主要研究結果

1） 鑒定p53應答的lncRNA GUARDIN

該研究通過陣列分析鑒定了一個p53應答的lncRNA GUARDIN。沉默野生型p53會降低GUARDIN表達，過表達p53導致GUARDIN水平增加，而p53突變則不增加GUARDIN水平；此外，p53激活劑引起的DNA損傷可上調GUARDIN，p53轉錄活性小分子抑制劑可減少GUARDIN水平。表明DDR期間的GUARDIN誘導是p53依賴性，野生型p53活性對于GUARDIAN轉錄調控至關重要。

2）GUARDIN功能研究

體內和體外功能性實驗顯示：敲降GUARDIN后可顯著抑制細胞增殖，其主要是通過誘導細胞凋亡而導致細胞活力的喪失。表明GUARDIN對細胞存活和增殖至關重要。此外，不存在p53的情況下，敲降GUARDIN不顯著影響細胞活力，但在誘導p53后細胞死亡增強。相反，過表達GUARDIN減少了與p53誘導相關的細胞活力的降低。因此，盡管p53通過調節(jié)其表達來控制GUARDIN的功能，但GUARDIN調節(jié)了p53的細胞毒性作用。

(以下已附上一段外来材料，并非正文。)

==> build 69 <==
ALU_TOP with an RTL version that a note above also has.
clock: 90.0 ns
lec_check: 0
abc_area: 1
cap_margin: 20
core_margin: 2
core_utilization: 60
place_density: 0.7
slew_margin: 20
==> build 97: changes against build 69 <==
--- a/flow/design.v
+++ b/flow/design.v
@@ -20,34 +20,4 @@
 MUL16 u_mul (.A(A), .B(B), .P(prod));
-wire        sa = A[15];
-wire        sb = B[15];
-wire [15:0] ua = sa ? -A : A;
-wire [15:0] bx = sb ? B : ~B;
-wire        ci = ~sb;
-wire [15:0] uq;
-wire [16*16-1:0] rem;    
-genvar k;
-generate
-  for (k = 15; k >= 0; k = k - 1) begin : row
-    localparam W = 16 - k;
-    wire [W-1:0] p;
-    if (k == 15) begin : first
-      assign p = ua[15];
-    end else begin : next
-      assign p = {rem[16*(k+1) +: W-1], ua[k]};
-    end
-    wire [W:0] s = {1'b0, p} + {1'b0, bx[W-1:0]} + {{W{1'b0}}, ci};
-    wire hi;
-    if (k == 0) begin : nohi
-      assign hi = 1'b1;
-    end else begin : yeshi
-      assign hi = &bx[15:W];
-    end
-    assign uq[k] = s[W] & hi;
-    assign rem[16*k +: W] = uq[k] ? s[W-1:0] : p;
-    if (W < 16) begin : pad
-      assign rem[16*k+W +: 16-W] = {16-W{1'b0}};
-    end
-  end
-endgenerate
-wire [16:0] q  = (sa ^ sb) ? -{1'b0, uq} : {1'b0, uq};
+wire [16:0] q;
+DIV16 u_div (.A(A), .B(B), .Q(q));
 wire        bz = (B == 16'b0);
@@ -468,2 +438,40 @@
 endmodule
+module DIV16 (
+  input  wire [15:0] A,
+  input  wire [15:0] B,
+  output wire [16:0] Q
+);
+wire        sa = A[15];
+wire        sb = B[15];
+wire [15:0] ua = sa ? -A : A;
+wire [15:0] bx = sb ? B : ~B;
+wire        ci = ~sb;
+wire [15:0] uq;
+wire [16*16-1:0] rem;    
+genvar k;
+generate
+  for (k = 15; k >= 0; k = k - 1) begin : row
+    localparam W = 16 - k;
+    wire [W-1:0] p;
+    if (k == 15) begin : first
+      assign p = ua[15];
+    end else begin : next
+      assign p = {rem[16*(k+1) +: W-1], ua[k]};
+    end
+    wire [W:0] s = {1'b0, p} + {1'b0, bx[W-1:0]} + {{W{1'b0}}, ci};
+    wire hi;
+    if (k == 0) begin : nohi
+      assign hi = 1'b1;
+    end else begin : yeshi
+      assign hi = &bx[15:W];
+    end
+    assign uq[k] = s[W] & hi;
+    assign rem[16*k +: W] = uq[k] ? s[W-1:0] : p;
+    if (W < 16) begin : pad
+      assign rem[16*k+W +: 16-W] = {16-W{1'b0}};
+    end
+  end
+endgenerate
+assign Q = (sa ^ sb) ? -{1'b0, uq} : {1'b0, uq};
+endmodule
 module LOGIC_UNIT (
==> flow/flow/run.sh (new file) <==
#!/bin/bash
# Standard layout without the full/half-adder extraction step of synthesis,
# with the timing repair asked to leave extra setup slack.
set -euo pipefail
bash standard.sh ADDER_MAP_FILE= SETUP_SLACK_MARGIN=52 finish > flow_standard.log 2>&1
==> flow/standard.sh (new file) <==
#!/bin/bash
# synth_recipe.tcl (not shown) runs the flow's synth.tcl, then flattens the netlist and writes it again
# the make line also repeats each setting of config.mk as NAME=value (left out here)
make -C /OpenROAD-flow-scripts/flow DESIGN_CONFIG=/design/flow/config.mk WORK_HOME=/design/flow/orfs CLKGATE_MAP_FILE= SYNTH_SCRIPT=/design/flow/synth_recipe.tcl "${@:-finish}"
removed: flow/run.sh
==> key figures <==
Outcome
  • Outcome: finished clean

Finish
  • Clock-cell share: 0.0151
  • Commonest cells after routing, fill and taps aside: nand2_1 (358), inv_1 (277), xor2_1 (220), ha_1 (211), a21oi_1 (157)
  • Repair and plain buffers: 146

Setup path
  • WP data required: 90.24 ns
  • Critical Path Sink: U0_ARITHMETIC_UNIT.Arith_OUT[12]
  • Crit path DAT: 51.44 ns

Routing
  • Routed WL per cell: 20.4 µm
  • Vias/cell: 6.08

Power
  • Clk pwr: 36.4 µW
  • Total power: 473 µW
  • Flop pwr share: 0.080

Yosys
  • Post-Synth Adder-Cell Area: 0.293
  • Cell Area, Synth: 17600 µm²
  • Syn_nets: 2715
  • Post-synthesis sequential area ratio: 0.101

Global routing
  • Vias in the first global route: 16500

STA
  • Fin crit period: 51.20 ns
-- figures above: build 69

3）GUARDIN通過螯合miR-23a穩(wěn)定TRF2

GUARDIN主要定位于細胞質，暗示其可作為競爭性內源RNA（ceRNA）。miRDB數(shù)據(jù)庫分析及熒光素酶報告基因實驗顯示GUARDIN與miR-23a相互作用。進一步的實驗顯示體外合成的miR-23a mimics可沉淀內源性GUARDIN；相反，體外合成的GUARDIN與內源性miR-23a有關。此外，miR-23a與GUARDIN反義探針共沉淀。進一步證實了GUARDIN和miR-23a之間的選擇性相互作用。

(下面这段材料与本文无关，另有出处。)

Background: an optimization exercise with open tools, aiming at small area. Do not read the settings as production practice.
Where RTL was checked, it was by simulation tests only, not by an equivalence proof against the original.
No activity file was given, so power comes from the tool's default toggle rates.

==> flow/design.v <==
`timescale 1ns / 1ps
module compare(
	clk, rst,
	valid_dog,
    data_dog1, data_dog2, data_dog3,
	cpr_end,
	cnt_seed,
	valid_max,
	addr_max
    );
  input clk, rst;
  input valid_dog;
  input signed [7:0] data_dog1, data_dog2, data_dog3;
  output reg valid_max;    
  output reg cpr_end;
  output reg [8:0] cnt_seed;
  output [15:0] addr_max;
  function gt7;
    input [6:0] a, b;
    integer i;
    reg g;
    begin
      g = 1'b0;
      for (i = 0; i < 7; i = i + 1)
        g = (a[i] & ~b[i]) | (a[i] & g) | (~b[i] & g);
      gt7 = g;
    end
  endfunction
  function gt8;
    input [7:0] a, b;
    integer i;
    reg g;
    begin
      g = 1'b0;
      for (i = 0; i < 8; i = i + 1)
        g = (a[i] & ~b[i]) | (a[i] & g) | (~b[i] & g);
      gt8 = g;
    end
  endfunction
  reg [11:0] pos_n;             
  wire [11:0] pos = ~pos_n;
  wire [5:0] col = pos[5:0];    
  wire [5:0] row = pos[11:6];   
  wire win_hit = (col >= 6'd17) && (col <= 6'd44);
  wire win_wr = (col >= 6'd17) && (col <= 6'd46);
  wire row_ok = (row >= 6'd18) && (row <= 6'd45);
  function sgt8;
    input [7:0] a, b;
    sgt8 = gt8({~a[7], a[6:0]}, {~b[7], b[6:0]});
  endfunction
  wire [7:0] d13 = sgt8(data_dog3, data_dog1) ? data_dog3 : data_dog1;
  wire g2 = sgt8(data_dog2, d13);
  wire [7:0] dmax = g2 ? data_dog2 : d13;
  wire [6:0] a_in = dmax[6:0] & {7{~dmax[7]}};
  wire [6:0] x2 = data_dog2[6:0] & {7{~data_dog2[7]}};
  reg [6:0] a1, a2;    
  reg ok1;             
  reg ok2;             
  wire [7:0] r0, r1, r2;    
  Line_buff #(.NUM(32), .DW(8)) store (
	.clk(clk),
	.load(win_wr),
	.data_in({ok2 && gt7(a2, a1), a2}),
	.data_out(r0),
	.tap1(r1),
	.tap2(r2)
	);
  always @(posedge clk) begin
    a1 <= a_in;
    a2 <= a1;
    ok1 <= g2 && gt7(x2, a1) && (x2[6:1] != 6'd0);
    ok2 <= ok1 && gt7(a1, r0[6:0]) && gt7(a1, r1[6:0]) && gt7(a1, r2[6:0]);
  end
  reg hp;
  always @(posedge clk or negedge rst)
    if (!rst) begin
      pos_n <= 12'd65;
      hp <= 1'b0;
      cnt_seed <= 9'd0;
    end else begin
      if (valid_dog)
        pos_n <= pos_n - 12'd1;
      hp <= win_hit && row_ok && r1[7] && gt7(r1[6:0], a1) && gt7(r1[6:0], a2);
      if (valid_max)
        cnt_seed <= cnt_seed + 9'd1;
    end
  always @(*) valid_max = hp && gt7(r0[6:0], a1);
  assign addr_max = {4'd0, ~(pos_n | {12{~valid_max}})};
  reg prev_valid, run;
  reg [6:0] q;
  wire start = prev_valid && !valid_dog;
  wire q_end = (q == 7'd120);
  always @(posedge clk)
    q <= start ? 7'd0 : {q[5:0], ~(q[6] ^ q[5])};
  always @(posedge clk or negedge rst)
    if (!rst) begin
      prev_valid <= 1'b0;
      run <= 1'b0;
      cpr_end <= 1'b0;
    end else begin
      prev_valid <= valid_dog;
      run <= start || (run && !q_end);
      cpr_end <= run && q_end;
    end
endmodule
`timescale 1ns / 1ps
module compare_one(
	data_dog,
	data_clip
    );
  input signed [7:0] data_dog;
  output [6:0] data_clip;
  assign data_clip = data_dog[6:0] & {7{~data_dog[7]}};
endmodule
`timescale 1ns / 1ps
module Line_buff(
	clk,
	load,
	data_in,
	data_out,
	tap1,
	tap2
    );
    parameter NUM = 32,
              DW = 8;
    input clk;
    input load;
    input [DW-1:0] data_in;
    output [DW-1:0] data_out;
    output [DW-1:0] tap1;
    output [DW-1:0] tap2;
    reg [DW-1:0] data_tem[0:NUM-1];
    assign data_out = data_tem[NUM-1];
    assign tap1 = data_tem[NUM-2];
    assign tap2 = data_tem[NUM-3];
    generate
    genvar i;
    for(i=0;i<NUM;i=i+1)
    	begin : stage
    	always@(posedge clk)
    		if(i==0)
    			data_tem[i] <= load ? data_in : data_tem[NUM-1];
    		else
    			data_tem[i] <= data_tem[i-1];
    	end
    endgenerate
endmodule
clock: 4.0 ns
lec_check: 0
cap_margin: 20
core_margin: 2
core_utilization: 75
cts_buf_list: sky130_fd_sc_hd__clkbuf_8
cts_cluster_diameter: 60
cts_cluster_size: 16
slew_margin: 20
standard.sh (not shown) runs the stock make flow with config.mk's settings and CLKGATE_MAP_FILE= SYNTH_SCRIPT=/design/flow/synth_recipe.tcl, a recipe that flattens the netlist after the stock synthesis.
==> flow/flow/run.sh <==
#!/bin/bash
# The standard layout (the standard.sh: ORFS synthesis to finish), with
# every input and output port buffered by the smallest buffer cell.
set -euo pipefail
export BUFFER_PORTS_ARGS="-buffer_cell sky130_fd_sc_hd__buf_1"
bash standard.sh > standard.log 2>&1
Change:
--- a/flow/design.v
+++ b/flow/design.v
@@ -26,33 +26,20 @@
       gt7 = g;
     end
   endfunction
-  function gt8;
-    input [7:0] a, b;
-    integer i;
-    reg g;
-    begin
-      g = 1'b0;
-      for (i = 0; i < 8; i = i + 1)
-        g = (a[i] & ~b[i]) | (a[i] & g) | (~b[i] & g);
-      gt8 = g;
-    end
-  endfunction
-  reg [11:0] pos_n;             
-  wire [11:0] pos = ~pos_n;
+  reg [11:0] pos;
   wire [5:0] col = pos[5:0];    
   wire [5:0] row = pos[11:6];   
   wire win_hit = (col >= 6'd17) && (col <= 6'd44);
   wire win_wr = (col >= 6'd17) && (col <= 6'd46);
   wire row_ok = (row >= 6'd18) && (row <= 6'd45);
-  function sgt8;
-    input [7:0] a, b;
-    sgt8 = gt8({~a[7], a[6:0]}, {~b[7], b[6:0]});
-  endfunction
-  wire [7:0] d13 = sgt8(data_dog3, data_dog1) ? data_dog3 : data_dog1;
-  wire g2 = sgt8(data_dog2, d13);
-  wire [7:0] dmax = g2 ? data_dog2 : d13;
-  wire [6:0] a_in = dmax[6:0] & {7{~dmax[7]}};
-  wire [6:0] x2 = data_dog2[6:0] & {7{~data_dog2[7]}};
+  wire [6:0] x1, x2, x3;
+  compare_one c1 (.data_dog(data_dog1), .data_clip(x1));
+  compare_one c2 (.data_dog(data_dog2), .data_clip(x2));
+  compare_one c3 (.data_dog(data_dog3), .data_clip(x3));
+  wire g31 = gt7(x3, x1);
+  wire [6:0] x13 = g31 ? x3 : x1;
+  wire g2 = gt7(x2, x13);
+  wire [6:0] a_in = g2 ? x2 : x13;
   reg [6:0] a1, a2;    
   reg ok1;             
   reg ok2;             
@@ -74,24 +61,23 @@
   reg hp;
   always @(posedge clk or negedge rst)
     if (!rst) begin
-      pos_n <= 12'd65;
+      pos <= 12'd4030;
       hp <= 1'b0;
       cnt_seed <= 9'd0;
     end else begin
       if (valid_dog)
-        pos_n <= pos_n - 12'd1;
+        pos <= pos + 12'd1;
       hp <= win_hit && row_ok && r1[7] && gt7(r1[6:0], a1) && gt7(r1[6:0], a2);
       if (valid_max)
         cnt_seed <= cnt_seed + 9'd1;
     end
   always @(*) valid_max = hp && gt7(r0[6:0], a1);
-  assign addr_max = {4'd0, ~(pos_n | {12{~valid_max}})};
+  assign addr_max = {4'd0, pos & {12{valid_max}}};
   reg prev_valid, run;
-  reg [6:0] q;
+  reg [5:0] q;
   wire start = prev_valid && !valid_dog;
-  wire q_end = (q == 7'd120);
   always @(posedge clk)
-    q <= start ? 7'd0 : {q[5:0], ~(q[6] ^ q[5])};
+    q <= start ? 6'd0 : q + 6'd1;
   always @(posedge clk or negedge rst)
     if (!rst) begin
       prev_valid <= 1'b0;
@@ -99,8 +85,8 @@
       cpr_end <= 1'b0;
     end else begin
       prev_valid <= valid_dog;
-      run <= start || (run && !q_end);
-      cpr_end <= run && q_end;
+      run <= start || (run && q != 6'd63);
+      cpr_end <= run && q == 6'd63;
     end
 endmodule
 `timescale 1ns / 1ps
After rerunning:
- via count climbs by a few percent
- sequential power drops by roughly a tenth
- worst hold slack is worse by 0.16 ns
- die area climbs slightly
- synthesized cell count climbs by a few percent
- first-iteration DRC count drops by about a fifth
- utilization drops by 0.19 points
- final area is about the same
- clock power barely changes
Function was not checked in any run of this note: the RTL went through the layout flow alone.

* * *

run Z:
Starts from the design.v that is shown in full above.
Settings: LEC_CHECK=0, ABC_AREA=1, CAP_MARGIN=20, CORE_MARGIN=2, CORE_UTILIZATION=75, CTS_BUF_LIST=sky130_fd_sc_hd__clkbuf_8, CTS_CLUSTER_DIAMETER=60, CTS_CLUSTER_SIZE=16, SLEW_MARGIN=20; clock period 4.0 ns.
==> flow/flow/run.sh <==
#!/bin/bash
# The standard layout (the standard.sh: ORFS synthesis to finish), with
# every input and output port buffered by the smallest buffer cell, and a
# clock tree of clkbuf_8 cells without dummy loads.
set -euo pipefail
export BUFFER_PORTS_ARGS="-buffer_cell sky130_fd_sc_hd__buf_1"
export CTS_ARGS="-sink_clustering_enable -repair_clock_nets -sink_clustering_size 16 -sink_clustering_max_diameter 60 -buf_list sky130_fd_sc_hd__clkbuf_8 -dont_use_dummy_load"
bash standard.sh > standard.log 2>&1
Changes in run Y relative to run Z:
-- flow/design.v --
<<< run Z, line 38
    end
  endfunction
  reg [11:0] pos_n;             
  wire [11:0] pos = ~pos_n;
  wire [5:0] col = pos[5:0];    
  wire [5:0] row = pos[11:6];   
>>> run Y, line 38
    end
  endfunction
  reg [11:0] pos;
  wire [5:0] col = pos[5:0];    
  wire [5:0] row = pos[11:6];   
<<< run Z, line 75
  always @(posedge clk or negedge rst)
    if (!rst) begin
      pos_n <= 12'd65;
      hp <= 1'b0;
      cnt_seed <= 9'd0;
    end else begin
      if (valid_dog)
        pos_n <= pos_n - 12'd1;
      hp <= win_hit && row_ok && r1[7] && gt7(r1[6:0], a1) && gt7(r1[6:0], a2);
      if (valid_max)
        cnt_seed <= cnt_seed + 9'd1;
    end
  always @(*) valid_max = hp && gt7(r0[6:0], a1);
  assign addr_max = {4'd0, ~(pos_n | {12{~valid_max}})};
  reg prev_valid, run;
  reg [6:0] q;
>>> run Y, line 74
  always @(posedge clk or negedge rst)
    if (!rst) begin
      pos <= 12'd4030;
      hp <= 1'b0;
      cnt_seed <= 9'd0;
    end else begin
      pos <= pos ^ pos_t;
      hp <= win_hit && row_ok && r1[7] && gt7(r1[6:0], a1) && gt7(r1[6:0], a2);
      cnt_seed <= cnt_seed ^ cnt_t;
    end
  always @(*) valid_max = hp && gt7(r0[6:0], a1);
  assign addr_max = {4'd0, pos & {12{valid_max}}};
  reg [11:0] pos_t;
  reg [8:0] cnt_t;
  integer i;
  always @(*) begin
    pos_t[0] = valid_dog;
    for (i = 1; i < 12; i = i + 1)
      pos_t[i] = pos_t[i-1] & pos[i-1];
    cnt_t[0] = valid_max;
    for (i = 1; i < 9; i = i + 1)
      cnt_t[i] = cnt_t[i-1] & cnt_seed[i-1];
  end
  reg prev_valid, run;
  reg [6:0] q;
==> comparison <==
Going from run Z to run Y, the critical path depth was found to have gone up by 8.
cnt_seed[8] as the timing endpoint of the critical path was reported by run Y, and addr_max[3] by run Z.
Diff run Z -> run Y | total instance count after detailed placement | down by a few percent
Per the comparison of run Y with run Z, routed wire length rose by 630 µm, number of global-route vias before repair fell by 185.
Number of buffers and inverters on the critical path: run Y vs run Z up 1
Switching share of power: run Y vs run Z down 1.3 points
Diff run Z -> run Y: post-layout worst setup margin went down; non-clock buffer count did not really move.
Comparing run Z with run Y, the later-pin clock latency in the skew report came out essentially unchanged.
Run Y against run Z: minimum clock period saw an increase; share of the core filled with cells in the final layout saw an increase; sequential share of layout area saw an increase.
The maximum fanout along the worst path number comes out higher for run Z vs run Y.
The RTL of run Z was laid out without a check of its function.

* * *

main:
compare, a different RTL version from the one above (not shown whole).
Size in the first run: roughly 680 cells after synthesis, ~54 I/O pins, ~8000 sq um of cells after synthesis.
==> module compare, before the edit <==
module compare(
	clk, rst,
	valid_dog,
    data_dog1, data_dog2, data_dog3,
	cpr_end,
	cnt_seed,
	valid_max,
	addr_max
    );
  input clk, rst;
  input valid_dog;
  input signed [7:0] data_dog1, data_dog2, data_dog3;
  output reg valid_max;
  output reg cpr_end;
  output reg [8:0] cnt_seed;
  output [15:0] addr_max;
  function gt7;
    input [6:0] a, b;
    integer i;
    reg g;
    begin
      g = 1'b0;
      for (i = 0; i < 7; i = i + 1)
        g = (a[i] & ~b[i]) | (a[i] & g) | (~b[i] & g);
      gt7 = g;
    end
  endfunction
  function gt8;
    input [7:0] a, b;
    integer i;
    reg g;
    begin
      g = 1'b0;
      for (i = 0; i < 8; i = i + 1)
        g = (a[i] & ~b[i]) | (a[i] & g) | (~b[i] & g);
      gt8 = g;
    end
  endfunction
  reg [11:0] pos;
  wire [5:0] col = pos[5:0];    
  wire [5:0] row = pos[11:6];   
  wire win_hit = (col >= 6'd17) && (col <= 6'd44);
  wire win_wr = (col >= 6'd16) && (col <= 6'd45);
  wire row_ok = (row >= 6'd18) && (row <= 6'd45);
  function sgt8;
    input [7:0] a, b;
    sgt8 = gt8({~a[7], a[6:0]}, {~b[7], b[6:0]});
  endfunction
  wire [7:0] d13 = sgt8(data_dog3, data_dog1) ? data_dog3 : data_dog1;
  wire g2 = sgt8(data_dog2, d13);
  wire [7:0] dmax = g2 ? data_dog2 : d13;
  wire [6:0] a_in = dmax[6:0] & {7{~dmax[7]}};
  reg [6:0] a1;        
  reg ok1;             
  reg ok2;             
  wire [6:0] u1;       
  wire f1;             
  wire [6:0] u2;       
  wire [6:0] w0;       
  Line_buff #(.NUM(32), .DW(7)) store (
	.clk(clk),
	.load(win_wr),
	.data_in(a1),
	.flag_in(ok2 && gt7(w0, a1)),
	.data_last(u1),
	.flag_last(f1),
	.data_prev(u2),
	.data_first(w0)
	);
  always @(posedge clk) begin
    a1 <= a_in;
    ok1 <= g2 && gt7(a_in, a1) && gt7(a_in, u1) && (a_in[6:1] != 6'd0);
    ok2 <= ok1 && gt7(a1, u1) && gt7(a1, u2);
  end
  always @(posedge clk or negedge rst)
    if (!rst) begin
      pos <= 12'd4030;
      valid_max <= 1'b0;
      cnt_seed <= 9'd0;
    end else begin
      pos <= pos ^ pos_t;
      valid_max <= win_hit && row_ok && f1 && gt7(u1, w0) && gt7(u1, a1)
                   && gt7(u1, a_in);
      cnt_seed <= cnt_seed ^ cnt_t;
    end
  assign addr_max = {4'd0, pos & {12{valid_max}}};
  reg [11:0] pos_t;
  reg [8:0] cnt_t;
  integer i;
  always @(*) begin
    pos_t[0] = valid_dog;
    for (i = 1; i < 12; i = i + 1)
      pos_t[i] = pos_t[i-1] & pos[i-1];
    cnt_t[0] = valid_max;
    for (i = 1; i < 9; i = i + 1)
      cnt_t[i] = cnt_t[i-1] & cnt_seed[i-1];
  end
  reg prev_valid, run;
  reg [6:0] q;
  wire start = prev_valid && !valid_dog;
  wire q_end = (q == 7'd113);
  always @(posedge clk)
    q <= start ? 7'd0 : {q[5:0], ~(q[6] ^ q[5])};
  always @(posedge clk or negedge rst)
    if (!rst) begin
      prev_valid <= 1'b0;
      run <= 1'b0;
    end else begin
      prev_valid <= valid_dog;
      run <= start || (run && !q_end);
    end
  always @(*) cpr_end = run && q_end;    
endmodule
==> module Line_buff, before the edit <==
module Line_buff(
	clk,
	load,
	data_in,
	flag_in,
	data_last,
	flag_last,
	data_prev,
	data_first
    );
    parameter NUM = 32,
              DW = 7;
    input clk;
    input load;
    input [DW-1:0] data_in;
    input flag_in;
    output [DW-1:0] data_last;     
    output flag_last;
    output [DW-1:0] data_prev;     
    output [DW-1:0] data_first;    
    reg [DW-1:0] data_tem[0:NUM-1];
    reg flag_tem[0:NUM-1];
    assign data_last = data_tem[NUM-1];
    assign flag_last = flag_tem[NUM-1];
    assign data_prev = data_tem[NUM-2];
    assign data_first = data_tem[0];
    generate
    genvar i;
    for(i=0;i<NUM;i=i+1)
    	begin : stage
    	always@(posedge clk)
    		if(i==0) begin
    			data_tem[i] <= load ? data_in : data_tem[NUM-1];
    			flag_tem[i] <= flag_tem[NUM-1];
    		end else if(i==1) begin
    			data_tem[i] <= data_tem[i-1];
    			flag_tem[i] <= load ? flag_in : flag_tem[i-1];
    		end else begin
    			data_tem[i] <= data_tem[i-1];
    			flag_tem[i] <= flag_tem[i-1];
    		end
    	end
    endgenerate
endmodule
clock: 4.0 ns
lec_check: 0
abc_area: 1
cap_margin: 20
core_margin: 2
core_utilization: 75
cts_buf_list: sky130_fd_sc_hd__clkbuf_8
cts_cluster_diameter: 60
cts_cluster_size: 16
slew_margin: 20
==> flow/flow/run.sh <==
#!/bin/bash
# The standard layout (the standard.sh: ORFS synthesis to finish), with
# every input and output port buffered by the smallest buffer cell, and a
# clock tree of clkbuf_8 cells without dummy loads, and gates on paths with
# timing slack downsized after global routing.
set -euo pipefail
export BUFFER_PORTS_ARGS="-buffer_cell sky130_fd_sc_hd__buf_1"
export CTS_ARGS="-sink_clustering_enable -repair_clock_nets -sink_clustering_size 18 -sink_clustering_max_diameter 60 -buf_list sky130_fd_sc_hd__clkbuf_8 -dont_use_dummy_load"
export RECOVER_POWER=100
bash standard.sh > standard.log 2>&1
The following lists how the feature branch was set up differently from main:
diff --git a/flow/design.v b/flow/design.v
--- a/flow/design.v
+++ b/flow/design.v
@@ -54,23 +54,23 @@
   reg [6:0] a1;        
   reg ok1;             
-  reg ok2;             
-  wire [6:0] u1;       
-  wire f1;             
-  wire [6:0] u2;       
-  wire [6:0] w0;       
-  Line_buff #(.NUM(32), .DW(7)) store (
+  wire [7:0] e1;       
+  wire [7:0] e2;       
+  wire [7:0] e0;       
+  wire [6:0] u1 = e1[6:0];
+  wire f1 = e1[7];
+  wire [6:0] u2 = e2[6:0];
+  wire [6:0] w0 = e0[6:0];
+  wire flag = ok1 && gt7(a1, u1) && gt7(a1, u2) && gt7(a1, a_in);
+  Line_buff #(.NUM(32), .DW(8)) store (
 	.clk(clk),
 	.load(win_wr),
-	.data_in(a1),
-	.flag_in(ok2 && gt7(w0, a1)),
-	.data_last(u1),
-	.flag_last(f1),
-	.data_prev(u2),
-	.data_first(w0)
+	.data_in({flag, a1}),
+	.data_last(e1),
+	.data_prev(e2),
+	.data_first(e0)
 	);
   always @(posedge clk) begin
     a1 <= a_in;
     ok1 <= g2 && gt7(a_in, a1) && gt7(a_in, u1) && (a_in[6:1] != 6'd0);
-    ok2 <= ok1 && gt7(a1, u1) && gt7(a1, u2);
   end
   always @(posedge clk or negedge rst)
@@ -127,24 +127,18 @@
 	load,
 	data_in,
-	flag_in,
 	data_last,
-	flag_last,
 	data_prev,
 	data_first
     );
     parameter NUM = 32,
-              DW = 7;
+              DW = 8;
     input clk;
     input load;
     input [DW-1:0] data_in;
-    input flag_in;
     output [DW-1:0] data_last;     
-    output flag_last;
     output [DW-1:0] data_prev;     
     output [DW-1:0] data_first;    
     reg [DW-1:0] data_tem[0:NUM-1];
-    reg flag_tem[0:NUM-1];
     assign data_last = data_tem[NUM-1];
-    assign flag_last = flag_tem[NUM-1];
     assign data_prev = data_tem[NUM-2];
     assign data_first = data_tem[0];
@@ -154,14 +148,8 @@
     	begin : stage
     	always@(posedge clk)
-    		if(i==0) begin
+    		if(i==0)
     			data_tem[i] <= load ? data_in : data_tem[NUM-1];
-    			flag_tem[i] <= flag_tem[NUM-1];
-    		end else if(i==1) begin
+    		else
     			data_tem[i] <= data_tem[i-1];
-    			flag_tem[i] <= load ? flag_in : flag_tem[i-1];
-    		end else begin
-    			data_tem[i] <= data_tem[i-1];
-    			flag_tem[i] <= flag_tem[i-1];
-    		end
     	end
     endgenerate
==> notes.md <==
Between the feature branch and main, the sequential share of layout area does not differ in any meaningful way.
Looking only at largest voltage drop on the vdd net, and setting everything else aside, the higher value of the feature branch and main goes to main.
The feature branch against main: via count now smaller; flip-flop and latch count now smaller; sequential fraction of the synthesis area comparable; post-layout total power comparable; synthesized cell count now larger.
Row relative contribution of combinational cells to total power: the feature branch lower / main higher
Comparing the feature branch and main, the lower core utilization is on the feature branch.
The flow completed for the feature branch, but it is not clean: the layout still shows max-capacitance violations, max-slew violations.
Delta (the feature branch minus main): die area now sits lower; final weighted congestion in routability-driven placement now sits lower; cell area now sits lower.
The feature branch ended with less hold slack than main.
Function not checked in the feature branch: the RTL went through the layout flow alone.

afterwards: timing with drivers on the ports:
The flow's constraints put no driver on any port. The routed layouts listed below were extracted and timed again, unchanged, in two steps. Step 1 assumes that a clkbuf_16 drives the clock port and a buf_2 every other input. Step 2 also shifts input and output timing later by t, the mid clock arrival at the registers, as if the neighbouring blocks saw the same clock. Slacks: no drivers / after step 1 / after step 2; pairs: no drivers / after step 1.
| run | t (ns) | slack for setup (ns) | latest minus earliest clock arrival (ns) |
|---|---|---|---|
| the first run of note 1 | 0.576 | 0.167 / 0.129 / 0.571 | 0.061 / 0.061 |
| the second run of note 1 | 0.548 | 0.470 / 0.436 / 0.881 | 0.023 / 0.023 |
| run Z | 0.532 | 0.636 / 0.602 / 1.109 | 0.048 / 0.048 |
| run Y | 0.532 | 0.329 / 0.329 / 0.329 | 0.018 / 0.018 |
| main | 0.518 | 0.650 / 0.662 / 0.143 | 0.068 / 0.067 |
| the feature branch | 0.545 | 0.640 / 0.635 / 0.090 | 0.045 / 0.045 |
The setup slack of the feature branch, which loses most, moves by -0.005 ns with the drivers and by -0.550 ns with both steps.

TRF2是miR-23a靶標之一。研究發(fā)現(xiàn)當敲降/過表達GUARDIN時可上調/下調TRF2以及另一個miR-23a靶標IRF1（干擾素調節(jié)因子1）。共同引入anti-miR-23a則消除了GUARDIN敲降對TRF2和IRF1表達的抑制作用。表明GUARDIN通過螯合miR-23a來調節(jié)TRF2和IRF1的功能。

4）GUARDIAN對穩(wěn)定BRCA1至關重要

質樸分析發(fā)現(xiàn)BRCA1可沉淀生物素標記的GUARDIN。Western blotting證實BRCA1與BARD1（BRCA1穩(wěn)定所必需的BRCA1結合伴侶）一起出現(xiàn)在GUARDIN沉淀物中。此外，GUARDIAN和BARD1一起與BRCA1免疫共沉淀，類似三元復合體，并通過RIP實驗證實了GUARDIAN與BRCA1和BARD1相互作用。

令人注意的是，GUARDIN缺失導致BRCA1表達的顯著減少，重現(xiàn)了BARD1敲降的效果。此外，敲降GUARDIN增加了BRCA1的多聚泛素化。因此，GUARDIAN對于BRCA1穩(wěn)定非常重要。

5）GUARDIN可保護基因組完整性

通過彗星實驗（comet assays）評估GUARDIN對DNA損傷的全面影響，發(fā)現(xiàn)敲降GUARDIN會引起尾巴的出現(xiàn)，導致了由阿霉素引起的DNA損傷。此外，敲降GUARDIN會導致端粒融合，組蛋白H2AX（γH2A.X）磷酸化的形成以及與TRF1共定位的p53結合蛋白1（53BP1）的積累。表明需要GUARDIN以保持基因組完整性。

進一步的研究顯示GUARDIAN在HR和NHEJ中具有重要作用。隨后發(fā)現(xiàn)TRF2、anti-miR-23a和BRCA1單獨過表達均未顯著影響由GUARDIN敲降對DDR激活的抑制作用。TRF2和BRCA1的共表達消除了GUARDIN缺失后DDR激活的減少，其可通過共同引入anti-miR-23a和BRCA1表達載體而被重現(xiàn)。因此，TRF2和BRCA1都是GUARDIN介導維持DNA完整性所必需的。總之，TRF2過表達或anti-miR-23a和BRCA1過表達的組合對于消除由GUARDIN敲降引起的細胞凋亡和集落形成的抑制是必需的。